Fórum Educação
02 de setembro de 2018, 22h17

Incêndio destrói Museu Nacional, no Rio de Janeiro

Um incêndio de grandes proporções atingiu o prédio do Museu Nacional, na Quinta da Boa Vista, zona norte do Rio de Janeiro, na noite deste domingo (2). Os bombeiros chegaram ao local somente às 20h30, quando o incêndio já havia tomado todo o edifício.

Um incêndio de grandes proporções atingiu o prédio do Museu Nacional, na Quinta da Boa Vista, zona norte do Rio de Janeiro, na noite deste domingo (2). Os bombeiros chegaram ao local somente às 20h30, quando o incêndio já havia tomado todo o edifício.

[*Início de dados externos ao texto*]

===== flow/config.mk =====
export PLATFORM = sky130hd
export DESIGN_NAME = fifo
export DESIGN_NICKNAME = fifo
export VERILOG_FILES = /design/flow/design.v
export SDC_FILE = /design/flow/constraint.sdc
export NUM_CORES = 4
export LEC_CHECK = 1
export CORE_AREA = 10 10 106 106
export DIE_AREA = 0 0 116 116

===== flow/constraint.sdc =====
current_design fifo

set clk_period 1.9
set clk_io_pct 0.2

create_clock -name clk0 -period $clk_period [get_ports {clk}]

set non_clock_inputs [all_inputs -no_clocks]
set_input_delay [expr $clk_period * $clk_io_pct] -clock clk0 $non_clock_inputs
set_output_delay [expr $clk_period * $clk_io_pct] -clock clk0 [all_outputs]

===== flow/design.v =====
`timescale 1ns / 10ps
module counter_reg #(parameter D_BIT = 8)
(   input wire clk, rst, en, en_count,
    input wire [D_BIT-1:0] d,
    output wire [D_BIT-1:0] q);
    wire [D_BIT-1:0] d_in;
    assign d_in = (en_count) ? d + 1 : d;
    register register(.clk(clk), .rst(rst), .en(en), .d(d_in), .q(q));
endmodule
`timescale 1ns / 10ps
module d_ff
(   input wire clk, rst,
    input wire d,
    output reg q);
    always @(posedge clk, posedge rst) begin
        q <= d;
        if(rst) begin
            q <= 1'b0;
        end
    end
endmodule
`timescale 1ns / 10ps
module fifo #(parameter D_BIT = 8)
(   input wire clk, rst,
    input wire wr, rd,
    input wire [D_BIT-1:0] w_data,
    output wire full, empty,
    output wire [D_BIT-1:0] r_data);
    wire full_next, full_reg;
    wire empty_next, empty_reg;
    wire [D_BIT-1:0] write_next, write_reg;
    wire [D_BIT-1:0] read_next, read_reg;
    wire [D_BIT-1:0] count_rd, count_wr;
    wire w_en, r_en, wr_en;
    wire wr_eq, rd_eq;
    assign wr_eq = (write_reg == count_rd);
    assign rd_eq = (read_reg == count_wr);
    fifo_fsm fsm(.wr(wr), .rd(rd), .full(full_reg), .empty(empty_reg), .r_eq(rd_eq), .w_eq(wr_eq), .full_next(full_next), .empty_next(empty_next), .w_en(w_en), .r_en(r_en), .wr_en(wr_en));
    register_file reg_file(.clk(clk), .rst(rst), .wr_en(wr_en), .w_addr(count_wr), .r_addr(count_rd), .w_data(w_data), .r_data(r_data));
    register reg_wr(.clk(clk), .rst(rst), .en(w_en), .d(write_next), .q(write_reg));
    counter_reg counter_wr(.clk(clk), .rst(rst), .en(w_en), .en_count(w_en), .d(write_reg), .q(count_wr));
    register reg_rd(.clk(clk), .rst(rst), .en(r_en), .d(read_next), .q(read_reg));
    counter_reg counter_rd(.clk(clk), .rst(rst), .en(r_en), .en_count(r_en), .d(read_reg), .q(count_rd));
    d_ff full_flag(.clk(clk), .rst(rst), .d(full_next), .q(full_reg));
    d_ff empty_flag(.clk(clk), .rst(rst), .d(empty_next), .q(empty_reg));
    assign full = full_reg;
    assign empty = empty_reg;
endmodule
<file path="/design/flow/design.v">
`timescale 1ns / 10ps
module d_ff
(   input wire clk, rst,
    input wire d,
    output reg q);
    always @(posedge clk, posedge rst) begin
        q <= d;
        if(rst) begin
            q <= 1'b0;
        end
    end
endmodule
`timescale 1ns / 10ps
module register #(parameter D_BIT = 8)
(   input wire clk, rst, en,
    input wire [D_BIT-1:0] d,
    output wire [D_BIT-1:0] q);
    wire [D_BIT-1:0] d_in;
    assign  d_in = (en) ? d : q;
    genvar i;
    generate
        for(i = 0; i < D_BIT; i = i + 1) begin
            d_ff ff(.clk(clk), .rst(rst), .d(d_in[i]), .q(q[i]));
        end
    endgenerate
endmodule
`timescale 1ns / 10ps
module shift_reg  #(parameter D_BIT = 8)
(   input wire clk, rst, en,
    input wire [1:0] ctrl,
    input wire d,
    input wire [D_BIT-1:0] d_reg,
    output wire [D_BIT-1:0] q);
    reg [D_BIT-1:0] d_in;
    always @* begin
        case(ctrl)
            2'b00: d_in = d_reg;                 
            2'b01: d_in = {d, q[D_BIT-1:1]};     
            2'b10: d_in = {q[D_BIT-2:0], d};     
            default: d_in = q;                    
        endcase
    end
    register register(.clk(clk), .rst(rst), .en(en), .d(d_in), .q(q));
endmodule
</file>
<file path="/design/flow/run.sh">
#!/bin/bash
# OpenROAD 26Q1-2900-gdf79404cd8, Yosys 0.63+post, stock flow scripts
make -C /OpenROAD-flow-scripts/flow DESIGN_CONFIG=/design/flow/config.mk WORK_HOME=/design/flow/orfs finish
</file>
<file path="/design/flow/config.mk">
export PLATFORM = sky130hd
export DESIGN_NAME = shift_reg
export DESIGN_NICKNAME = shift_reg
export VERILOG_FILES = /design/flow/design.v
export SDC_FILE = /design/flow/constraint.sdc
export NUM_CORES = 4
export LEC_CHECK = 1
export CORE_AREA = 10 10 70 70
export DIE_AREA = 0 0 80 80
</file>
<file path="/design/flow/constraint.sdc">
current_design shift_reg

set clk_period 1.5
set clk_io_pct 0.2

create_clock -name clk0 -period $clk_period [get_ports {clk}]

set non_clock_inputs [all_inputs -no_clocks]
set_input_delay [expr $clk_period * $clk_io_pct] -clock clk0 $non_clock_inputs
set_output_delay [expr $clk_period * $clk_io_pct] -clock clk0 [all_outputs]
</file>
==> flow_summary_export.csv <==
group,metric,value,unit
detailed_routing,num_vias,472,
worst_setup_path,crit_path_max_fanout,4,
synthesis,synthDominantCellAreaShare,34.71,%
floorplanning,chip_area,0.006400,mm2
power,p_clk_share,23.4,%
detailed_routing,remaining_drc_errors,0,
synthesis,synth_area,576.8,um2
grt,via_count_of_the_first_global_routing_pass,469,
worst_setup_path,crit_type,"register to output pin",
timing,finalClockPeriodUsage,95.89,%
timing,setup_tns,0,ps
timing,finalHoldViolCount,0,
detailed_routing,ant_nets,0,
worst_setup_path,timing.critical_path.slowest_stage_cell,"sky130_fd_sc_hd__clkdlybuf4s50_1",
synthesis,synth.yosys.seq_area_share,34.71,%
synthesis,postSynth.topFlopCell,"sky130_fd_sc_hd__dfrtp_1",
clock_tree,cts-htree-levels,1,
timing,layout_min_cycle_time,1438,ps
detailed_routing,insertedDiodeCount,0,
clock_tree,tritoncts_num_sinks,8,
worst_setup_path,critPathBufInv,1,
synthesis,ranking_of_synthesized_cells_by_area,"sky130_fd_sc_hd__dfrtp_1 35%, sky130_fd_sc_hd__a221oi_1 12%, sky130_fd_sc_hd__buf_4 12%",
synthesis,yosys_warnings,2,
placement,placement.setup.worst_slack,-309.5,ps
floorplanning,floorplanUtilization,16.89,%
worst_setup_path,cp-start-kind,"register",
finish,nFillCells,391,
synthesis,yosysUniqueCellTypes,12,
finish,layout_top_registers,"register.genblk1.ff.q (8)",
worst_hold_path,worstHoldPathType,"primary input to async pin",
power,p_leak,0.3396,nW
timing,fin_worst_hold_slack,305.6,ps
synthesis,asyncSetResetFlopFracSynth,100.0,%
job,max-cap-violations,0,
floorplanning,placeableCoreArea,0.003416,mm2
grt,grt_remaining_overflow,0,
timing,finalClockSkew,5.908,ps
detailed_routing,routed_via_density,3.966,
synthesis,synth.ff_latch_count,8,
detailed_routing,detail_route.iter0.violations,42,
grt,global_route_wire_length_before_repair,2235,um
finish,registers.top_by_ff_count,"register.genblk1.ff.q",
synthesis,post_synth_inst_count,60,
power,cellInternalPower,0.0004948,W
timing,max_freq,695.2,MHz
power,peak_supply_drop,0.3339,mV
power,p_comb_share,33.4,%
clock_tree,ctsRootBufferMaster,"sky130_fd_sc_hd__clkbuf_4",
power,p_sw_share,26.99,%
synthesis,synth_area_leader_cell,"sky130_fd_sc_hd__dfrtp_1",
worst_setup_path,crit_required,1200,ps
clock_tree,insertion_delay,250,ps
grt,antenna_found_initial,0,
clock_tree,path_clk_slew,50,ps
worst_setup_path,endpoint_kind,"output pin",
detailed_routing,wl_per_cell,12.15,um
worst_setup_path,critical_path.max_stage_delay,490,ps
timing,finalMaxSlewViolations,0,
detailed_routing,dr.pass1.iters,5,
worst_setup_path,cp_num_cells,1,
synthesis,synth.yosys.num_cells,60,
floorplanning,die.size.x,80,um
floorplanning,pin_count,22,
placement,place.gp.congestion,0.7934,
floorplanning,die_height,80,um
finish,drive_above_1_share,12.33,%
synthesis,post-synth-top-count-cell,"sky130_fd_sc_hd__buf_4",
synthesis,synth-edff-count,0,
job,stage_log_warnings,28,
placement,portBuffers,21,
worst_setup_path,critical_path_arrival,1140,ps
worst_setup_path,r2r_cells,3,
synthesis,synth.yosys.chip_area,576.8,um2
finish,area.growth.synth_to_final,39.48,%
clock_tree,cts-root-to-sink-buffers,2,
timing,tightestPinTransition,321.9,ps
grt,gr-usage-all-layers,4.423,%
status,outcome,"completed",
timing,setup_violations,0,
detailed_routing,totalWireLength,1446,um
timing,unrepaired_setup_endpoints_after_global_routing,"true",
power,power.sequential.fraction,43.1,%
finish,flip_flop_count_of_the_largest_register_all_copies_and_words_added,8,
clock_tree,cts_buffers,3,
timing,max_slew_margin,78.52,%
floorplanning,row_count,21,
clock_tree,clock_tree_from_tritoncts,"yes",
worst_setup_path,crit_chain,"clkdlybuf4s50_1",
power,cellPowerDensity,842.3,mW/mm2
worst_setup_path,cp_top_family,"buffers and inverters",
grt,pin_count_of_the_biggest_net_entering_global_routing,17,
synthesis,synth_area_per_cell,9.613,um2
timing,postLayoutSetupSlackWorst,61.66,ps
finish,layout.core_utilization,23.55,%
power,power.switching,0.0001829,W
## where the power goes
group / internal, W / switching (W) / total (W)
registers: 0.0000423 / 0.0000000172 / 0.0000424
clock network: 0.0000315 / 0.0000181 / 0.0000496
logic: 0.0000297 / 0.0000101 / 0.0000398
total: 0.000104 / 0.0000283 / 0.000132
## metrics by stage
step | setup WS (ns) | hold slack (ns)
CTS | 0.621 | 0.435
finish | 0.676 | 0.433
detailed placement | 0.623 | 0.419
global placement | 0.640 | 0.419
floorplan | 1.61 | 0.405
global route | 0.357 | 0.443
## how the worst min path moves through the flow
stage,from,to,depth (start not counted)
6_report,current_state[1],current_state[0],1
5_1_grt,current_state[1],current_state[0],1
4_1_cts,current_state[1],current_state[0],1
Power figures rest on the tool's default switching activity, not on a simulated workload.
==> design/flow/run.sh <==
#!/bin/bash
# OpenROAD 26Q1-2900-gdf79404cd8, Yosys 0.63+post, stock flow scripts
make -C /OpenROAD-flow-scripts/flow DESIGN_CONFIG=/design/flow/config.mk WORK_HOME=/design/flow/orfs finish
==> design/flow/config.mk <==
export PLATFORM = sky130hd
export DESIGN_NAME = transport_layer
export DESIGN_NICKNAME = transport_layer
export VERILOG_FILES = /design/flow/design.v
export SDC_FILE = /design/flow/constraint.sdc
export NUM_CORES = 4
export LEC_CHECK = 1
export CORE_UTILIZATION = 40
==> design/flow/constraint.sdc <==
current_design transport_layer

set clk_period 31.6
set clk_io_pct 0.2

create_clock -name clk0 -period $clk_period [get_ports {clk}]

set non_clock_inputs [all_inputs -no_clocks]
set_input_delay [expr $clk_period * $clk_io_pct] -clock clk0 $non_clock_inputs
set_output_delay [expr $clk_period * $clk_io_pct] -clock clk0 [all_outputs]
===== flow/design.v =====
module SRA_Controler_Beha(ctrl_word, reset, clk);
			parameter msb = 15, S0 = 3'b000, S1 = 3'b001, S2 = 3'b010, S3 = 3'b011, S4 = 3'b100;
			parameter word_size = 19;
			input reset, clk;
			output[word_size:0] ctrl_word;
			reg[2:0] state;
			wire[word_size:0] CW_S0, CW_S1, CW_S2, CW_S3, CW_S4;
			assign CW_S0[word_size:0] = {5'h19, 10'h286, 4'h0, 1'b0};
			assign CW_S1[word_size:0] = {5'h11, 10'h125, 4'h1, 1'b0};
			assign CW_S2[word_size:0] = {5'h09, 10'h056, 4'h2, 1'b0};
			assign CW_S3[word_size:0] = {5'h04, 10'h010, 4'h8, 1'b1};
			assign CW_S4[word_size:0] = {5'h03, 10'h018, 4'h4, 1'b0};
			assign ctrl_word[word_size:0] = (state == S0) ? CW_S0 : (state == S1) ? CW_S1 : (state == S2) ? CW_S2 
														: (state == S3) ? CW_S3 : (state == S4) ? CW_S4 : {(word_size+1){1'bz}};
			initial state = 4; 
			always @(negedge clk) begin
					if(reset) state = 0;
					else if(state < 4) state = state + 1;
					else state = 0;
			end
endmodule

===== flow/run.sh =====
#!/bin/bash
# OpenROAD 26Q1-2900-gdf79404cd8, Yosys 0.63+post, stock flow scripts
make -C /OpenROAD-flow-scripts/flow DESIGN_CONFIG=/design/flow/config.mk WORK_HOME=/design/flow/orfs finish

===== flow/config.mk =====
export PLATFORM = sky130hd
export DESIGN_NAME = SRA_Controler_Beha
export DESIGN_NICKNAME = SRA_Controler_Beha
export VERILOG_FILES = /design/flow/design.v
export SDC_FILE = /design/flow/constraint.sdc
export NUM_CORES = 4
export LEC_CHECK = 1
export CORE_AREA = 10 10 70 70
export DIE_AREA = 0 0 80 80

===== flow/constraint.sdc =====
current_design SRA_Controler_Beha

set clk_period 1.6
set clk_io_pct 0.2

create_clock -name clk0 -period $clk_period [get_ports {clk}]

set non_clock_inputs [all_inputs -no_clocks]
set_input_delay [expr $clk_period * $clk_io_pct] -clock clk0 $non_clock_inputs
set_output_delay [expr $clk_period * $clk_io_pct] -clock clk0 [all_outputs]

==> run notes <==
Summary of implementation figures.

Run status
The flow ran to the end, but the final reports show violations. The checks that failed: negative setup slack.

Setup path
The data required time of the critical path is 1.28 ns. The critical path goes through inv_4 > ha_4 > nor3_4 > buf_4 > o21ba_4 > buf_6 > buf_2. The type of the worst setup path is register to output port. The report shows a maximum critical-path fanout of 4. The timing report shows that the slowest cell on the worst path is dfxtp_4. According to the timing report, the arrival time at the worst endpoint equals 2.30 ns. Per STA, the highest per-stage delay on the worst path measures 0.38 ns. The startpoint class of the critical path is a register. The kind of end point of the critical path is an output port.

Clock tree
The total number of clock tree sinks is 3. Hold repair after CTS inserted 0 buffers. The clock buffer count from CTS is 3.

The library cell used as clock root buffer is clkbuf_4. The clock reaches the later pin of the worst-skew pair after 0.30 ns. Counting along the longest clock path gives a buffer depth of 2. The number of levels in the clock H-tree is 1. TritonCTS built the clock tree. The clock transition at the register clock pins on the worst setup and hold paths after CTS is 0.04 ns.

STA
Setup slack on the critical path of the routed design comes to -1.02 ns. The count of final max-slew check failures is 0. For the pin with the worst max-slew slack, the measured transition is 0.178 ns.

Checking max transition, the worst relative margin is 88.1%. The setup-violating endpoint count in the final report is 20. Setup repair after global routing could not meet its margin everywhere. Across the routed clock network, the largest skew measured is 0.0128 ns.

Endpoints failing hold in the final report were tallied at 0. The final layout reports a setup TNS of -18.09 ns.

Route
The number of remaining DRC errors is 0. The final wirelength is 1080 µm. The via density per instance is 3.09.

The routed wirelength normalized by instance count is 9.22 µm. The final antenna diode tally reported by the flow is 0. The count of vias placed by the detailed router is 362.

The violation count after the first detailed-routing iteration is 4. The count of antenna-violating nets left after detailed routing is 0. Before antenna repair, the detailed router went through 2 iterations.

Floorplan
The die outline width is 80 µm. The total area inside the core boundary comes to 3420 µm². According to the floorplan report, the total die area is 6400 µm². The number of I/O pins is 22. In this run the vertical extent of the chip is 80 µm. The share of the core filled by cells before placement is 9.30%.

The row count is 21.

Global routing
The global-route wire length before repair is 1680 µm. The number of antenna violations at the first check in global routing is 0. Entering global routing, the biggest net connects 6 pins. The number of global-route vias before repair is 371. After global routing the overflow that remains totals 0. The overall fraction of global-route tracks in use is 3.15%.

Yosys
The post-synthesis instance total is 39. In this run the mean area of a mapped cell was 8.15 µm². In the Yosys stats the netlist draws on 15 distinct library cells. After synthesis, flip-flops and latches occupy 18.9% of the total area. According to the Yosys statistics, the synthesized design has a chip area of 318 µm². After synthesis the cells add up to 318 µm².

Yosys stat counts 39 cells in the synthesized netlist. After synthesis, the largest area contributor takes up 23.6% of total cell area. The biggest area consumer among synthesized cells is buf_4. After synthesis the netlist holds a flip-flop and latch count of 3.

The total number of yosys warnings is 2. The main area contributors are buf_4, ha_1, dfxtp_1.

Pwr
IR analysis of the VDD net gives a maximum drop of 0.295 mV. The total power divided by cell area is 938 nW/µm². The reported leakage power is 0.348 nW. After layout, the design draws a total of 0.694 mW.

Placed design
The placed cell count is 102. In this run the tool buffered the top-level ports with 21 buffer cells. The routability congestion estimate from global placement is 0.671. The detailed placement HPWL is 793 µm. The placement-stage worst setup slack is -0.996 ns.

Finish
The number of cells in the finished layout apart from fillers is 117. The ratio of cells with drive above 1 in the final layout is 83.1%. The flip-flop count of the largest register after layout is 3.

The number of fillers in the final layout is 374. Relative to the synthesized area, the layout overhead comes to 133%.

Job
The max-cap violation count is 0. Across all stage logs, warnings added up to 34.

Worst hold path
The class of the tightest hold or removal check is register to register.
==> design/flow/design.v <==
module Traffic(state, cnt, HG, HY, HR, FG, FY, FR, reset, rtc_clk);
			input reset, rtc_clk;
			output HG, HY, HR, FG, FY, FR;
			output[5:0] cnt;
			output[1:0] state;
			wire over_flag, sel_compare, rst_cnt, S0, S1, S2, S3;
			reg[1:0] state;
			assign S0 = (~state[1] & ~state[0]);
			assign S1 = (~state[1] & state[0]);
			assign S2 = (state[1] & ~state[0]);
			assign S3 = (state[1] & state[0]);
			assign HG = S0;
			assign HY = S1;
			assign HR = (S2 | S3);
			assign FG = S2;
			assign FY = S3;
			assign FR = (S0 | S1);
			assign sel_compare = (S0 | S2);
			assign rst_cnt = (over_flag | reset);
			counter cnter(.cnt(cnt), .over_flag(over_flag), .reset(rst_cnt), .sel_compare(sel_compare), .clk(rtc_clk));
 			initial begin
					state = 3;
			end
			always @(negedge over_flag, posedge reset) begin
						if(reset) state = 0;
						else state = state + 1;	
			end
endmodule
module counter(cnt, over_flag, reset, sel_compare, clk);
			input reset, sel_compare, clk;
			output over_flag;
			output[5:0] cnt;
			reg[5:0] cnt;   
			wire over_flag_10, over_flag_50;
			assign over_flag_9 = (cnt == 6'd9);
			assign over_flag_49 = (cnt == 6'd49);
			assign over_flag = (sel_compare) ? over_flag_49 : over_flag_9;
			initial begin
				cnt = 63;
			end
			always @(negedge clk) begin
					if(reset) cnt = 0;
					else cnt = cnt + 1;
			end
endmodule
`design.v`:
```
`timescale 1ns / 1ps
module ring_counter(q,clk,clr );
    input clk,clr;
    output reg[3:0] q;
    reg [27:0] clkdiv;
    always@(posedge clk)
    begin
        if(clr==1)
            clkdiv<=0;
        else clkdiv<=clkdiv+1;
    end
    always@(posedge clkdiv[25])
    begin
        if(clr==1)
            q<=4'b1000;
       else begin
            q[3]<=q[0];
            q[2]<=q[3];
            q[1]<= q[2];
            q[0]<=q[1];
            end 
    end
endmodule
```
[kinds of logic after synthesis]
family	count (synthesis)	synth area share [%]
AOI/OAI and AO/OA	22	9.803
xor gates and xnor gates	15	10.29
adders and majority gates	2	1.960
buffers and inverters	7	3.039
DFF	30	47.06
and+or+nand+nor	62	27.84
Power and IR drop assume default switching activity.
## flow/run.sh

```bash
#!/bin/bash
# OpenROAD 26Q1-2900-gdf79404cd8, Yosys 0.63+post, stock flow scripts
make -C /OpenROAD-flow-scripts/flow DESIGN_CONFIG=/design/flow/config.mk WORK_HOME=/design/flow/orfs finish
```

## flow/config.mk

```make
export PLATFORM = sky130hd
export DESIGN_NAME = down
export DESIGN_NICKNAME = down
export VERILOG_FILES = /design/flow/design.v
export SDC_FILE = /design/flow/constraint.sdc
export NUM_CORES = 4
export LEC_CHECK = 1
export CORE_AREA = 10 10 70 70
export DIE_AREA = 0 0 80 80
```

## flow/constraint.sdc

```tcl
current_design down

set clk_period 1.2
set clk_io_pct 0.2

create_clock -name clk0 -period $clk_period [get_ports {clk}]

set non_clock_inputs [all_inputs -no_clocks]
set_input_delay [expr $clk_period * $clk_io_pct] -clock clk0 $non_clock_inputs
set_output_delay [expr $clk_period * $clk_io_pct] -clock clk0 [all_outputs]
```
==> flow/run.sh <==
#!/bin/bash
# OpenROAD 26Q1-2900-gdf79404cd8, Yosys 0.63+post, stock flow scripts
make -C /OpenROAD-flow-scripts/flow DESIGN_CONFIG=/design/flow/config.mk WORK_HOME=/design/flow/orfs finish
==> flow/config.mk <==
export PLATFORM = sky130hd
export DESIGN_NAME = multiplexing
export DESIGN_NICKNAME = multiplexing
export VERILOG_FILES = /design/flow/design.v
export SDC_FILE = /design/flow/constraint.sdc
export NUM_CORES = 4
export LEC_CHECK = 1
export CORE_UTILIZATION = 30
==> flow/constraint.sdc <==
current_design multiplexing

set clk_period 4.7
set clk_io_pct 0.2

create_clock -name clk0 -period $clk_period [get_ports {clk}]

set non_clock_inputs [all_inputs -no_clocks]
set_input_delay [expr $clk_period * $clk_io_pct] -clock clk0 $non_clock_inputs
set_output_delay [expr $clk_period * $clk_io_pct] -clock clk0 [all_outputs]
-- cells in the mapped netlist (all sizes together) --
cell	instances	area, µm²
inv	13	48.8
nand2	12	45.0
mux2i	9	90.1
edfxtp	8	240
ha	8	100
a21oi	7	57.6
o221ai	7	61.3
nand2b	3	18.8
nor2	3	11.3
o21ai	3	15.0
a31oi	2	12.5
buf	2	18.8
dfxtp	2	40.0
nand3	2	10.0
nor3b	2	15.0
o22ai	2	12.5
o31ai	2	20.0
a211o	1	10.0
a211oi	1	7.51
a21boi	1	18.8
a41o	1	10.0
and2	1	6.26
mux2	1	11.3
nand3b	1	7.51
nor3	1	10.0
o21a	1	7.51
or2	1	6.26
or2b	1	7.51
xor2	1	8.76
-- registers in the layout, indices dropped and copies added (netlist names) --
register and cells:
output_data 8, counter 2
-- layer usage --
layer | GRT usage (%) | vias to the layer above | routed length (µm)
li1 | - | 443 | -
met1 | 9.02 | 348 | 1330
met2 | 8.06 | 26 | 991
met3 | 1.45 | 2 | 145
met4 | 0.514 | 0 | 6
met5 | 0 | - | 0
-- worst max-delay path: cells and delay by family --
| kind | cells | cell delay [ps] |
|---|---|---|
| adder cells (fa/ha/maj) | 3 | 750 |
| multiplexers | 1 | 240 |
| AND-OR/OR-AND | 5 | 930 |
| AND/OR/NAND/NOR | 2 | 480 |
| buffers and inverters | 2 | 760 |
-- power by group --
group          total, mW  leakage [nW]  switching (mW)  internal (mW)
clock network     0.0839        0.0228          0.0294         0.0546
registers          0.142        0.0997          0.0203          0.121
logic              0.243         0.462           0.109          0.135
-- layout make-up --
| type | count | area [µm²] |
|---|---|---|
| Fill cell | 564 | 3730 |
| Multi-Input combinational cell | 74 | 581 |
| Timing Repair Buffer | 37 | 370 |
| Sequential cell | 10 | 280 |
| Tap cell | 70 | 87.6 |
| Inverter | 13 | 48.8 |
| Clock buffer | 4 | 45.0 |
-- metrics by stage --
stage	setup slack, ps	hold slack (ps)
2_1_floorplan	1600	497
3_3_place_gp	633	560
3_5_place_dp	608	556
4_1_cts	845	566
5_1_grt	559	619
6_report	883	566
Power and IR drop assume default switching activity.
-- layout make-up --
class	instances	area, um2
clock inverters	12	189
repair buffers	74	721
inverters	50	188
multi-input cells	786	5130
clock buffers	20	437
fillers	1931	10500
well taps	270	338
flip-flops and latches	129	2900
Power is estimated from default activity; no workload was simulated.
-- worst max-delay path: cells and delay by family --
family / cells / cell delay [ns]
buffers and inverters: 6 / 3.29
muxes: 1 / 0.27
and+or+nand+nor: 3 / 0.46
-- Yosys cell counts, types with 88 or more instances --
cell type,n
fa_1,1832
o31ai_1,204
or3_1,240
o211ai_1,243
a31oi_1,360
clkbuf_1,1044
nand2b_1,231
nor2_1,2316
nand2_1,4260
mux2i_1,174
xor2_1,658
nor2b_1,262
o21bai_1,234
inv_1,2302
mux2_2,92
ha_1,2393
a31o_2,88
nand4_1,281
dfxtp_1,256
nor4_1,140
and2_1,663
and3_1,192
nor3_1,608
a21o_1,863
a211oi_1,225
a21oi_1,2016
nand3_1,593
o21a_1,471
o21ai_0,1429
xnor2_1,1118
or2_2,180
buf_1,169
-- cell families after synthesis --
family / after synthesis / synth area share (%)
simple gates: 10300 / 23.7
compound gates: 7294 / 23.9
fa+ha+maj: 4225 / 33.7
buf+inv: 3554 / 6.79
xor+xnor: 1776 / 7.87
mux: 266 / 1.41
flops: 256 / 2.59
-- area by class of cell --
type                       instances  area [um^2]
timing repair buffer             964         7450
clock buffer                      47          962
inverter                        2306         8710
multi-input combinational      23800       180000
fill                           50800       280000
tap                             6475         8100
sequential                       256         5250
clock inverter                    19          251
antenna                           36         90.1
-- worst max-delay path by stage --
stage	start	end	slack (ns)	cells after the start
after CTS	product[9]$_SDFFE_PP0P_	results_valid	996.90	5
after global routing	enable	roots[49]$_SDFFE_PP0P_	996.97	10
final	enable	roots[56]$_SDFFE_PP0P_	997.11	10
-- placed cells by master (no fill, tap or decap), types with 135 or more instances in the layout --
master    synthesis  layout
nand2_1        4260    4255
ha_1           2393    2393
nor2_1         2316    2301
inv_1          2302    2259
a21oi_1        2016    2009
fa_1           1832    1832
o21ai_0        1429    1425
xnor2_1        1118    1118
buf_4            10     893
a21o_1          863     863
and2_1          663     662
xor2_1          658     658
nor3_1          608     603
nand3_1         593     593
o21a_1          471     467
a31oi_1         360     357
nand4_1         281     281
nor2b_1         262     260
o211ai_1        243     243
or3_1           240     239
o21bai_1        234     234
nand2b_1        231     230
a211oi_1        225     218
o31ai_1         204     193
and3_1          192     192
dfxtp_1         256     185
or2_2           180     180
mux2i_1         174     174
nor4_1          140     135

Vinculado à Universidade Federal do Rio de Janeiro (UFRJ), o Museu completou 200 anos em 2018. Criado por Dom João VI, em 6 de junho de 1818, a instituição teve sua primeira sede no Campo de Sant’Ana. Com perfil acadêmico e científico, praxe em museus universitários, o Museu nacional conta com mais de 20 milhões de peças no acervo, com coleções de geologia, botânica, zoologia e arqueologia.

O local foi sede da primeira Assembleia Constituinte Republicana de 1889 a 1891, antes de ser destinado ao uso de museu, em 1892. O edifício é tombado pelo Instituto do Patrimônio Histórico e Artístico Nacional (Iphan).

Os bombeiros não dispunham de informações sobre vítimas – o museu estava fechado para visitação quando o incêndio começou. Há contingentes da Polícia Militar e profissionais de saúde e ambulâncias de prontidão no local.

Boa parte de suas salas estava fechada e a maioria dos itens coleção estavam fora de visitação. O Museu sofria com problemas de financiamento para manutenção do acervo e da estrutura do prédio. Dos R$ 535 mil anuais de orçamento previstos para o Museu, a instituição só recebeu R$ 54 mil em 2018, segundo a UFRJ.

Uma ossada de baleia estava duas décadas esperando por patrocínio para manutenção. Para suprir a falta de recursos, o Museu apelou para financiamento coletivo para realizar a manutenção da ossada.

Os cupins eram outra dor de cabeça enfrentada pelo Museu. A instituição estava há dois anos sem combater a praga. Mesmo a sala da direção tinha problemas: paredes tomadas por infiltrações estavam descasando. Para chegar ao local, era preciso passar por baixo de andaimes que seguram o reboco do teto do corredor, que ameaça cair.